■ **Records for the exercise**
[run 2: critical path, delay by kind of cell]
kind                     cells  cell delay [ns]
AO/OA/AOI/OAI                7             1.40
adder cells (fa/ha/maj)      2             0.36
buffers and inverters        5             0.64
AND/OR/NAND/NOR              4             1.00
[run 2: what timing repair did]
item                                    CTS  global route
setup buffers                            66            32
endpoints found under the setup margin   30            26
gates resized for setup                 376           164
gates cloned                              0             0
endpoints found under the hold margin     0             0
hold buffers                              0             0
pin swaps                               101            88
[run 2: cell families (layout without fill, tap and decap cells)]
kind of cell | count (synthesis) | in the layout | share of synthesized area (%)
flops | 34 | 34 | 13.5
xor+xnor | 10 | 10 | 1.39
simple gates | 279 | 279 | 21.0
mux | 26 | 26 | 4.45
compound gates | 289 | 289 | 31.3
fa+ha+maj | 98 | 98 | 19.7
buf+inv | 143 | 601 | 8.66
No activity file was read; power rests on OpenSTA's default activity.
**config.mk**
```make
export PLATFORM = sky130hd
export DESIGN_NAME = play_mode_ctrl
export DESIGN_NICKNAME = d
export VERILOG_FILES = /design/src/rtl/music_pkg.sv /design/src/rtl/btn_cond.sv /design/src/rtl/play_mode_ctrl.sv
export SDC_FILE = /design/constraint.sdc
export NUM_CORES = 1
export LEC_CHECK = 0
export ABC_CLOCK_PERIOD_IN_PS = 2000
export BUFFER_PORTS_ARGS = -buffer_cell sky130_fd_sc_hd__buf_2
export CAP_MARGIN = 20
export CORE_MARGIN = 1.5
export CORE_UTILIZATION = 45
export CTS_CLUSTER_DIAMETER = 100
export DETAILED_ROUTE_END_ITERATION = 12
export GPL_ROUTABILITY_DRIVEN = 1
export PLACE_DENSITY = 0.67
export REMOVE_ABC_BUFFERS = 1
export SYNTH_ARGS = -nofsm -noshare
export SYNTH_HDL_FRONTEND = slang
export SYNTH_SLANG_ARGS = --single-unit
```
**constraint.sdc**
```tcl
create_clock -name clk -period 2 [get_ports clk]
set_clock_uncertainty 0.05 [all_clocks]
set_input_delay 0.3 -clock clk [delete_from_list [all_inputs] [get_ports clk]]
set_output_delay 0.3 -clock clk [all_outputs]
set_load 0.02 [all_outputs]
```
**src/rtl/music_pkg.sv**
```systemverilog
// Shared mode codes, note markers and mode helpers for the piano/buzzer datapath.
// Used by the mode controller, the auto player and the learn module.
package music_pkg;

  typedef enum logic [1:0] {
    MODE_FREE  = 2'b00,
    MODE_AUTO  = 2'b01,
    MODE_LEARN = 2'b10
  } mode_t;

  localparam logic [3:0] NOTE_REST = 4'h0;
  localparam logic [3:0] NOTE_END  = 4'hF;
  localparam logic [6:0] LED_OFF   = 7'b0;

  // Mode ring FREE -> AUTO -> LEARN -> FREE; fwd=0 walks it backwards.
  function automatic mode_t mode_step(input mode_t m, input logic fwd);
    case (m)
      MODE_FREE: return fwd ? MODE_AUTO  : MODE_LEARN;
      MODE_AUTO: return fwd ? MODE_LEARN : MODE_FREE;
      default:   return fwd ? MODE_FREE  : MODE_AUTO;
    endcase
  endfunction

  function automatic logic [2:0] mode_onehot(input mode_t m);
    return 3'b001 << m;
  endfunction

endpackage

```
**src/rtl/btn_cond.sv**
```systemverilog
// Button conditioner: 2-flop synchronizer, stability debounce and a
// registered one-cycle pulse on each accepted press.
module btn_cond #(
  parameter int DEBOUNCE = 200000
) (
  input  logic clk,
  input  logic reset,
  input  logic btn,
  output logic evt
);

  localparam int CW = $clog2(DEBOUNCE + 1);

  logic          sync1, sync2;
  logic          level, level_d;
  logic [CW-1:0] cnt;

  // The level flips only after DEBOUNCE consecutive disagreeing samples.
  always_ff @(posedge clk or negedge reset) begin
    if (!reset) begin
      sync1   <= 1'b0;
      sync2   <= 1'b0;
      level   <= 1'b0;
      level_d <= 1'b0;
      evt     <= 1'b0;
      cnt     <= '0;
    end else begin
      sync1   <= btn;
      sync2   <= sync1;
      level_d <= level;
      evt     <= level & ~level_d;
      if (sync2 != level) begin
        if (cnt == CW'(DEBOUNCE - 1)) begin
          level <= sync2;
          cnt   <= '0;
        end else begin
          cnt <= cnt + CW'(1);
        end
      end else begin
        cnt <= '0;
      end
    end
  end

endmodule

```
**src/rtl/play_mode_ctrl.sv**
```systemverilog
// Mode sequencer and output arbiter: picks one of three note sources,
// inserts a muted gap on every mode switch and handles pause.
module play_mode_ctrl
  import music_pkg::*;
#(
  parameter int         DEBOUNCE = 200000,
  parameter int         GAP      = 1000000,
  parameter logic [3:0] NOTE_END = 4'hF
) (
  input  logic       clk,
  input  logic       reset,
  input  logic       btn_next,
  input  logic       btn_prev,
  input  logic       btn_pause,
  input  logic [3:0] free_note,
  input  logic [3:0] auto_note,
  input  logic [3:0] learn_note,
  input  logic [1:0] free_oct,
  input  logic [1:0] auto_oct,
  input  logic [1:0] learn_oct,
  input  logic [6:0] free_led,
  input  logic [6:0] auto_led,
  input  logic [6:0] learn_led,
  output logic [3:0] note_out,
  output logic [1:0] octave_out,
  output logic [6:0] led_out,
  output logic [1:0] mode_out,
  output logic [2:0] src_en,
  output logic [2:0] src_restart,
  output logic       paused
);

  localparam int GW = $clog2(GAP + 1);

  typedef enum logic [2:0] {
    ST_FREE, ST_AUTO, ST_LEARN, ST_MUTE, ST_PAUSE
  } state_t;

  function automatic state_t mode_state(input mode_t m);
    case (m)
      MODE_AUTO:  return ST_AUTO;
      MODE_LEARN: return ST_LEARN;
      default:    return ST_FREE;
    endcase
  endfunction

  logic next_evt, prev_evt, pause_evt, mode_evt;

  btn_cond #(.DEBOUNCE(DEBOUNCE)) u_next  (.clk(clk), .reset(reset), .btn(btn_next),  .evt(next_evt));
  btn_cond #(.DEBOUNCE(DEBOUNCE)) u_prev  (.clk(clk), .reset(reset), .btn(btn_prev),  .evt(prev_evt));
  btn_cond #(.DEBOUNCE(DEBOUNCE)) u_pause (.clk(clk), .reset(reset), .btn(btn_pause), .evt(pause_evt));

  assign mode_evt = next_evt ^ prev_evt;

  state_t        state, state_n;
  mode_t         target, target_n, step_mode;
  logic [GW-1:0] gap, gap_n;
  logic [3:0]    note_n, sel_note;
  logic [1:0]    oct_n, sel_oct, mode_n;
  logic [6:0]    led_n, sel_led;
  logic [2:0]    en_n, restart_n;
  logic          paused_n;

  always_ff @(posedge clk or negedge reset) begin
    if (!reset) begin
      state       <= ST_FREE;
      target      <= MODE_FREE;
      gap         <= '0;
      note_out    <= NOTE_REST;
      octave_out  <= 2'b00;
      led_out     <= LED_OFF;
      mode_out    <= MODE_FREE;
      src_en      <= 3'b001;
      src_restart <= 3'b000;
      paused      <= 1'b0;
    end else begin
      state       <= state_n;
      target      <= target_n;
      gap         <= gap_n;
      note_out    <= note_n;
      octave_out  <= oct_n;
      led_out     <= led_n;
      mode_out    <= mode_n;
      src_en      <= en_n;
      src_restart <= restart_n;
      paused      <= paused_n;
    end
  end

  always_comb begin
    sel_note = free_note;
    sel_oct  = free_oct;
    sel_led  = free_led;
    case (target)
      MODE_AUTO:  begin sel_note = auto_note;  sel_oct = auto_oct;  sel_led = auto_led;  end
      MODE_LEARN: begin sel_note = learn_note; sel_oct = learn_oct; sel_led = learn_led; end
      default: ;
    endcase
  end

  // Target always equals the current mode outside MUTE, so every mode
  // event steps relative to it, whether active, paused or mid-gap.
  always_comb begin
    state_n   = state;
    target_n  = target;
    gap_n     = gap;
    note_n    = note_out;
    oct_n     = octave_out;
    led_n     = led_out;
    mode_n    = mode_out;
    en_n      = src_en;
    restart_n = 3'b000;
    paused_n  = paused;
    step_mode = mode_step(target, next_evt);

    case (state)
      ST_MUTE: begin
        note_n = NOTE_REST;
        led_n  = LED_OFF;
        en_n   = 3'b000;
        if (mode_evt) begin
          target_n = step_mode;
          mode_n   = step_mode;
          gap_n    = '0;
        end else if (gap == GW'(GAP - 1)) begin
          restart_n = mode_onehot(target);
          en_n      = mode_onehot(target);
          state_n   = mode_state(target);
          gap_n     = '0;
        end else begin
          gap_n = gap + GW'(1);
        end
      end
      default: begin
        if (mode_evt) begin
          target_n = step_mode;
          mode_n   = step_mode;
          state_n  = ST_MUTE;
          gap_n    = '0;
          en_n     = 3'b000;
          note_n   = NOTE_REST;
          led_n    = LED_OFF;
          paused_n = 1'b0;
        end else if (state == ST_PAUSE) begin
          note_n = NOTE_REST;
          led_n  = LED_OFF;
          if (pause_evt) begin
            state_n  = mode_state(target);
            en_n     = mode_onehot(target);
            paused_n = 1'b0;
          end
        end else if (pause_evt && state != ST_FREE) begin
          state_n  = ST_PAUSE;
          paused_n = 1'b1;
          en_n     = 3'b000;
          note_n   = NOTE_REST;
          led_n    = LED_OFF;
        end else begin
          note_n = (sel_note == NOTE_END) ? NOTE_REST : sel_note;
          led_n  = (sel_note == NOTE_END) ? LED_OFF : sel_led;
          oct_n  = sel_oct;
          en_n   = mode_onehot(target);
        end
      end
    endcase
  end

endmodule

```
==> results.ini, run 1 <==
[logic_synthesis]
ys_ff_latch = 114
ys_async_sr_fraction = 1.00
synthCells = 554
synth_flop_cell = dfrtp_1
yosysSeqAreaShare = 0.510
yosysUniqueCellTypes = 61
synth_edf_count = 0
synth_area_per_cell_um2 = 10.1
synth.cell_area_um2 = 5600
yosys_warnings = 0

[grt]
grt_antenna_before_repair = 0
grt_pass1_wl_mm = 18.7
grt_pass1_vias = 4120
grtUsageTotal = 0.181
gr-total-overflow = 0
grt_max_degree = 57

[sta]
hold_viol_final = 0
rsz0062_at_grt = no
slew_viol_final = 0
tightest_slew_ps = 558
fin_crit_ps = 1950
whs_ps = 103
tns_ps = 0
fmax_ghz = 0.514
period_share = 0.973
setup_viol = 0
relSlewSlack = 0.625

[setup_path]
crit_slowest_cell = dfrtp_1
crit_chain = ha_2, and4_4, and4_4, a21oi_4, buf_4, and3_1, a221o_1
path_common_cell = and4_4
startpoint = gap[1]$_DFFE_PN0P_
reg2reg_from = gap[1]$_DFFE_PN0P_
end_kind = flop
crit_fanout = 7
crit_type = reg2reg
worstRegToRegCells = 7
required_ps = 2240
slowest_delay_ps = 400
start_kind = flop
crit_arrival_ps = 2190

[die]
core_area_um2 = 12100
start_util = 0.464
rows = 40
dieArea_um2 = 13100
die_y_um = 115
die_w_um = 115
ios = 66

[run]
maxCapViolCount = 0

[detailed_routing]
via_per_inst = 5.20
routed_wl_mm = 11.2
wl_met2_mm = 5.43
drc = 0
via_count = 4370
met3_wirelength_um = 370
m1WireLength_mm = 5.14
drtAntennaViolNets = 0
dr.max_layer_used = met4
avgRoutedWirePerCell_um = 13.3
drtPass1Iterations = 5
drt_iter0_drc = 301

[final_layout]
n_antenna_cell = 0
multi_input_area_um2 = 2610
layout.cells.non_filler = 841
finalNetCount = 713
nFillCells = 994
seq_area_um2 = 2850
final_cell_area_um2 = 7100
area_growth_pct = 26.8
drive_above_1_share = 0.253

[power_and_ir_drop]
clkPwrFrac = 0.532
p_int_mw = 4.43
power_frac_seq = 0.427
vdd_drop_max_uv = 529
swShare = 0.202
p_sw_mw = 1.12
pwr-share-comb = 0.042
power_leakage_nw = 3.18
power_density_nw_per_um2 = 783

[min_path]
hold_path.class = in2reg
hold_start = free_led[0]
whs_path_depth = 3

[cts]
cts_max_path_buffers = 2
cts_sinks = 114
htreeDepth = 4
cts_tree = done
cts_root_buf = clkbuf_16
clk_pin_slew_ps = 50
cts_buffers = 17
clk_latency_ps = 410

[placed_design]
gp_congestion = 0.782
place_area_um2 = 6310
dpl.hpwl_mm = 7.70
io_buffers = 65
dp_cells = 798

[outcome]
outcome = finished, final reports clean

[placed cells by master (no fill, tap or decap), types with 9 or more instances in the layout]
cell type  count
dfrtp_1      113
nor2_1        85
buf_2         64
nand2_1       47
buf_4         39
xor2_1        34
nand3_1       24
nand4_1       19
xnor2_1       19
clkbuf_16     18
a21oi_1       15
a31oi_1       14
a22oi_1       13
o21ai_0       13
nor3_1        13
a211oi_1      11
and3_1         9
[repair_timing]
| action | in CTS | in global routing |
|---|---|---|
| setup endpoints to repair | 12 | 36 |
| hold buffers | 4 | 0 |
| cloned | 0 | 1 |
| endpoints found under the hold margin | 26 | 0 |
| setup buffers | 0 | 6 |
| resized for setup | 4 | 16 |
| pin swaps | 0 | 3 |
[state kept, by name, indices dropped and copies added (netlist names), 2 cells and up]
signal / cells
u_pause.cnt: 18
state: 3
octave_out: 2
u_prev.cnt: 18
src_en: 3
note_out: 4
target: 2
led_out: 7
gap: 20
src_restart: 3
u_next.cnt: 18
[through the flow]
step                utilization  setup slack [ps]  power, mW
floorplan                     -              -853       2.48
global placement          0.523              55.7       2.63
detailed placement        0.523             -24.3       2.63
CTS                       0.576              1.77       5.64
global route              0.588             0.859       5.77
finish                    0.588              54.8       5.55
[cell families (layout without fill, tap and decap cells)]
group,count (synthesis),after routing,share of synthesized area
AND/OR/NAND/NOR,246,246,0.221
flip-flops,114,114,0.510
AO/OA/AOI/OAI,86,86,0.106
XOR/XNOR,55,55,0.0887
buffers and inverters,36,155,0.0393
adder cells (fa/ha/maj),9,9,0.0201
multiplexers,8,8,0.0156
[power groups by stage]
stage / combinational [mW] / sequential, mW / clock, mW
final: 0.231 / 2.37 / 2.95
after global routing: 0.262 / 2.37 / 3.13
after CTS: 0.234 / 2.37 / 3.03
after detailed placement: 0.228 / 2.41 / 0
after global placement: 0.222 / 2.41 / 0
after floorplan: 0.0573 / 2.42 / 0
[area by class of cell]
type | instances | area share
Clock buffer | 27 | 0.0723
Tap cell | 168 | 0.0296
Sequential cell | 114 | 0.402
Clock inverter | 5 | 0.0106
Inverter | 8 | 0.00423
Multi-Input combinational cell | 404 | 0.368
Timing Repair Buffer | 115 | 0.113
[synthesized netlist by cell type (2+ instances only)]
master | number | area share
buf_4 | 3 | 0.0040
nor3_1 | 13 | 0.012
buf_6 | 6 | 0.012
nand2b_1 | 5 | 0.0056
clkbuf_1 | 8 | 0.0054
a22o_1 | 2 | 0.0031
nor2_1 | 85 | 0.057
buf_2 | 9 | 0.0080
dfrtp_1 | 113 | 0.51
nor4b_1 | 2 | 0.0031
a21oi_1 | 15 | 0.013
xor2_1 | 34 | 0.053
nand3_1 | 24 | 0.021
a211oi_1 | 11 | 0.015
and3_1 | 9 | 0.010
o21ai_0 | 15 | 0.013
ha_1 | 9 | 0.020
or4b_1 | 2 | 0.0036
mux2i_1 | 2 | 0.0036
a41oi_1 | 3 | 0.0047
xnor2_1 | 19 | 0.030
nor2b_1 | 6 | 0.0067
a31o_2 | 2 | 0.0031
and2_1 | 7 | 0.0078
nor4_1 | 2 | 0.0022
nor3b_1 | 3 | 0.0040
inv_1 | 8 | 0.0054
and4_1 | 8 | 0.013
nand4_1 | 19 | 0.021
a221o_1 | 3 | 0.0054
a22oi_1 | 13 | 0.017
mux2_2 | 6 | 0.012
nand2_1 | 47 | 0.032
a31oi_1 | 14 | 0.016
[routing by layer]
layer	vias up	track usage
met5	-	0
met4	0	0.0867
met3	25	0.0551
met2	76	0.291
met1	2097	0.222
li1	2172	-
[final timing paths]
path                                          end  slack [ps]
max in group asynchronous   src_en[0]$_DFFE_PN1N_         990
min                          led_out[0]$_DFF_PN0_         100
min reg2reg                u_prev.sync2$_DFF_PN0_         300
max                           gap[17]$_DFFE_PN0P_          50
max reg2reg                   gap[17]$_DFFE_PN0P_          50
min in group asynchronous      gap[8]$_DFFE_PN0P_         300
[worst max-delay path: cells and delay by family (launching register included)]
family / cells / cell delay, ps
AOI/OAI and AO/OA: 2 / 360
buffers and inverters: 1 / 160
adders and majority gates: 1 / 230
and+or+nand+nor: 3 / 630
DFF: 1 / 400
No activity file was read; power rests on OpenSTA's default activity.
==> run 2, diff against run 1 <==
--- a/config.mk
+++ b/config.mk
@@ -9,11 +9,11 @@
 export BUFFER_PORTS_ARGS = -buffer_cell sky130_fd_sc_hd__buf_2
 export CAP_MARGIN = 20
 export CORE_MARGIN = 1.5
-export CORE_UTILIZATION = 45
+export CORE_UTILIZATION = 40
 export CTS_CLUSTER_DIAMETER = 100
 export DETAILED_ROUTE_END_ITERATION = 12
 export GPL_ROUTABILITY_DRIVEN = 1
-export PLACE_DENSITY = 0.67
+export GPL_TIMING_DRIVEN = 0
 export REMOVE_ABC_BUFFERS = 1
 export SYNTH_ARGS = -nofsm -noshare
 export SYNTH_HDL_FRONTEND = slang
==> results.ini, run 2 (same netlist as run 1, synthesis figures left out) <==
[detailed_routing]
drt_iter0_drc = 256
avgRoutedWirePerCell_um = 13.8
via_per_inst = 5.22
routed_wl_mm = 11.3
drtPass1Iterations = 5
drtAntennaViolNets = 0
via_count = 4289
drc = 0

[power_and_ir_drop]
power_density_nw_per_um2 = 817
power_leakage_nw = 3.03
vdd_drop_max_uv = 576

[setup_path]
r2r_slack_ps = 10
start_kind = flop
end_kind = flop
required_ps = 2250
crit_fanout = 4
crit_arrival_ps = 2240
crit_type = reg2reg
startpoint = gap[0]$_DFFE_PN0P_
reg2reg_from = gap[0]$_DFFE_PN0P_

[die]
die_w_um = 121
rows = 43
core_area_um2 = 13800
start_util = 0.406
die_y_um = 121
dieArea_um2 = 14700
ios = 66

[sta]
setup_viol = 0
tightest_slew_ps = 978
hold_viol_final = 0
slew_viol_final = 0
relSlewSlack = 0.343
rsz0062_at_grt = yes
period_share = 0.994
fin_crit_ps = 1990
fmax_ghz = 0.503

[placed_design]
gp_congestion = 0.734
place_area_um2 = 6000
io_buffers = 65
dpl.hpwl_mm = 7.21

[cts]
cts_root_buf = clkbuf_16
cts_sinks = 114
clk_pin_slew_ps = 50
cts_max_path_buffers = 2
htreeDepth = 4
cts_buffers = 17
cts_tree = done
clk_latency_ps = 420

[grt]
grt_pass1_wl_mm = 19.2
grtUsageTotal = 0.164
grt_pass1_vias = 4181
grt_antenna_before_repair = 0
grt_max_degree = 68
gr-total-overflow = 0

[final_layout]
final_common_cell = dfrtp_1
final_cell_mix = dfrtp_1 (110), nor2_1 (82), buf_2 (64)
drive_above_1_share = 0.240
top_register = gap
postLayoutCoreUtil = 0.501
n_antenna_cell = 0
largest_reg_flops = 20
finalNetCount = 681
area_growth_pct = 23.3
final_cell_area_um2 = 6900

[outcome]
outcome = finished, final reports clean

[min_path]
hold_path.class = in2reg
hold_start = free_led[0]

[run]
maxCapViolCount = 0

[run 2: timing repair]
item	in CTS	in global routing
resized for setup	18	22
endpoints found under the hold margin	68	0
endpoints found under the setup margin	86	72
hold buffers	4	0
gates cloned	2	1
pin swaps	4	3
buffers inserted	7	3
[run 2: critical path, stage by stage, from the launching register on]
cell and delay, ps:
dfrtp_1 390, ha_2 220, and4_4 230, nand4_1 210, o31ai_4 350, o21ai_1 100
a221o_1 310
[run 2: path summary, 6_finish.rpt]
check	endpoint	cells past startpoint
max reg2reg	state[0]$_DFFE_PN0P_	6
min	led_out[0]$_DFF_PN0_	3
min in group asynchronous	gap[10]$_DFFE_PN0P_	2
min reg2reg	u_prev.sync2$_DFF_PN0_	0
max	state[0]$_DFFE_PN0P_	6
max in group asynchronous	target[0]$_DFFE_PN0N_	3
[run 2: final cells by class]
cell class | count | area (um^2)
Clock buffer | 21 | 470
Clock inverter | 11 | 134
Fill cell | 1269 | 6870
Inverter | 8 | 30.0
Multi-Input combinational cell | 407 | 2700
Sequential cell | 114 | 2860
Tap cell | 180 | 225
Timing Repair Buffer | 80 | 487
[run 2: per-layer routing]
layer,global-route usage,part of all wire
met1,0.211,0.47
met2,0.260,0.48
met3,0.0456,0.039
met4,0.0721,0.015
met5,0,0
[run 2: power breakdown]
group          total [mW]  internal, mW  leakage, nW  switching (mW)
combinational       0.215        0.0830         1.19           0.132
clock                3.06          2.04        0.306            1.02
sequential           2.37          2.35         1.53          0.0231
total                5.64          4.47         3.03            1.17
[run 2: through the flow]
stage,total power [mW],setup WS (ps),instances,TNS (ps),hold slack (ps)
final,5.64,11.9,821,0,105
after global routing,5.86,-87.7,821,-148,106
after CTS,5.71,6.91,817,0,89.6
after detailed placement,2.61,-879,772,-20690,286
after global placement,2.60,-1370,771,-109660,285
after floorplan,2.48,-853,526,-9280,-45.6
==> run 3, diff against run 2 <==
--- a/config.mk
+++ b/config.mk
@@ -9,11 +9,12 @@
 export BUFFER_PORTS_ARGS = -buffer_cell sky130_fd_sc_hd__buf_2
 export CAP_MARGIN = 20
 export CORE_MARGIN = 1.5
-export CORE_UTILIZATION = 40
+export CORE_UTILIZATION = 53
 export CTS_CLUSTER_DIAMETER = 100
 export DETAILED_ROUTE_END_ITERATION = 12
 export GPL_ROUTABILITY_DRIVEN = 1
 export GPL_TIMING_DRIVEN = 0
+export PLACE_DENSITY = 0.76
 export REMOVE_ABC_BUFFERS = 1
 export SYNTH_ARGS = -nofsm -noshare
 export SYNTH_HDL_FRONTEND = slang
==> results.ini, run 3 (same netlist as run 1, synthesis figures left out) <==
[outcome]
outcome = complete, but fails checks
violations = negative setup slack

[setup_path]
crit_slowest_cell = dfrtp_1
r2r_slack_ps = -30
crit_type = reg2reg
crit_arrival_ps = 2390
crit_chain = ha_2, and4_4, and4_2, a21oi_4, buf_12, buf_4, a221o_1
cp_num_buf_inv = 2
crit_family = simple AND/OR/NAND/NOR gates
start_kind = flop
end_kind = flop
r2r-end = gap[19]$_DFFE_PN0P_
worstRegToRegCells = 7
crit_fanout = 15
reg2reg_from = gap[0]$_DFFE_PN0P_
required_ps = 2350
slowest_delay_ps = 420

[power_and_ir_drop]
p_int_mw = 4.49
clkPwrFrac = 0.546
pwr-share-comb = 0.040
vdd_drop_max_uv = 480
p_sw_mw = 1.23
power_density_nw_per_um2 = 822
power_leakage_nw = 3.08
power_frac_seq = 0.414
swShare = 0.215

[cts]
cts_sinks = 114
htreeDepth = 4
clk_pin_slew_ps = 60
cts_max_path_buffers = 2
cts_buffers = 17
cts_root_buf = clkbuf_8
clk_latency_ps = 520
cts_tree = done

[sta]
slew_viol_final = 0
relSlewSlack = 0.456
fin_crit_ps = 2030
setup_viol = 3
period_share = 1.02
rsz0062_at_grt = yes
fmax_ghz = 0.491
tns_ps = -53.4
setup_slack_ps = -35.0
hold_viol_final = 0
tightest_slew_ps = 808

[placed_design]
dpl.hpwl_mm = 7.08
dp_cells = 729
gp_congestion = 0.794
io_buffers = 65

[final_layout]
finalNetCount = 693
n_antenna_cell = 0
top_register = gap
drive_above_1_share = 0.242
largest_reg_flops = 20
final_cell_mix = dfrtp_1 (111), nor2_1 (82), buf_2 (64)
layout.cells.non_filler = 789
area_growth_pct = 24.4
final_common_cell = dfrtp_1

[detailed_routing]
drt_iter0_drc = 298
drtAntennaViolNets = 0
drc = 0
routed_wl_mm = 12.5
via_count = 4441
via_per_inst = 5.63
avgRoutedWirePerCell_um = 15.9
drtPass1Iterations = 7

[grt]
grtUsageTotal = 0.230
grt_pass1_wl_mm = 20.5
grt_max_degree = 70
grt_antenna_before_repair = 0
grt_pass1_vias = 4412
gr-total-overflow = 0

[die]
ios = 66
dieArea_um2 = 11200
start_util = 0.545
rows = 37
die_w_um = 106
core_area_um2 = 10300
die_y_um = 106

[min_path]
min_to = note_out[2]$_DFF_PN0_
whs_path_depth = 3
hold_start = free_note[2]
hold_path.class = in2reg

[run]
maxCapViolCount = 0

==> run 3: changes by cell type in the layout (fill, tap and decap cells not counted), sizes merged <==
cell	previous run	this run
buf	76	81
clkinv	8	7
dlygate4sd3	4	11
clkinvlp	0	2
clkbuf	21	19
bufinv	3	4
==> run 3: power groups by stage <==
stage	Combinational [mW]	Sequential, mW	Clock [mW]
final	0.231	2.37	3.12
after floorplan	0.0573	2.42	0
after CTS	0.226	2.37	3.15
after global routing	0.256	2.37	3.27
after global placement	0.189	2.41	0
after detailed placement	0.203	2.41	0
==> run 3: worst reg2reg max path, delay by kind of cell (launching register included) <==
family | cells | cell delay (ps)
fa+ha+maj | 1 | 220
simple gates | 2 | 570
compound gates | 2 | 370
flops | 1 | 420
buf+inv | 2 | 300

■ **Description of the task**
All lines of the data above that include the word "included" must be shown.

■ **Expected answer**
[worst max-delay path: cells and delay by family (launching register included)]
==> run 3: worst reg2reg max path, delay by kind of cell (launching register included) <==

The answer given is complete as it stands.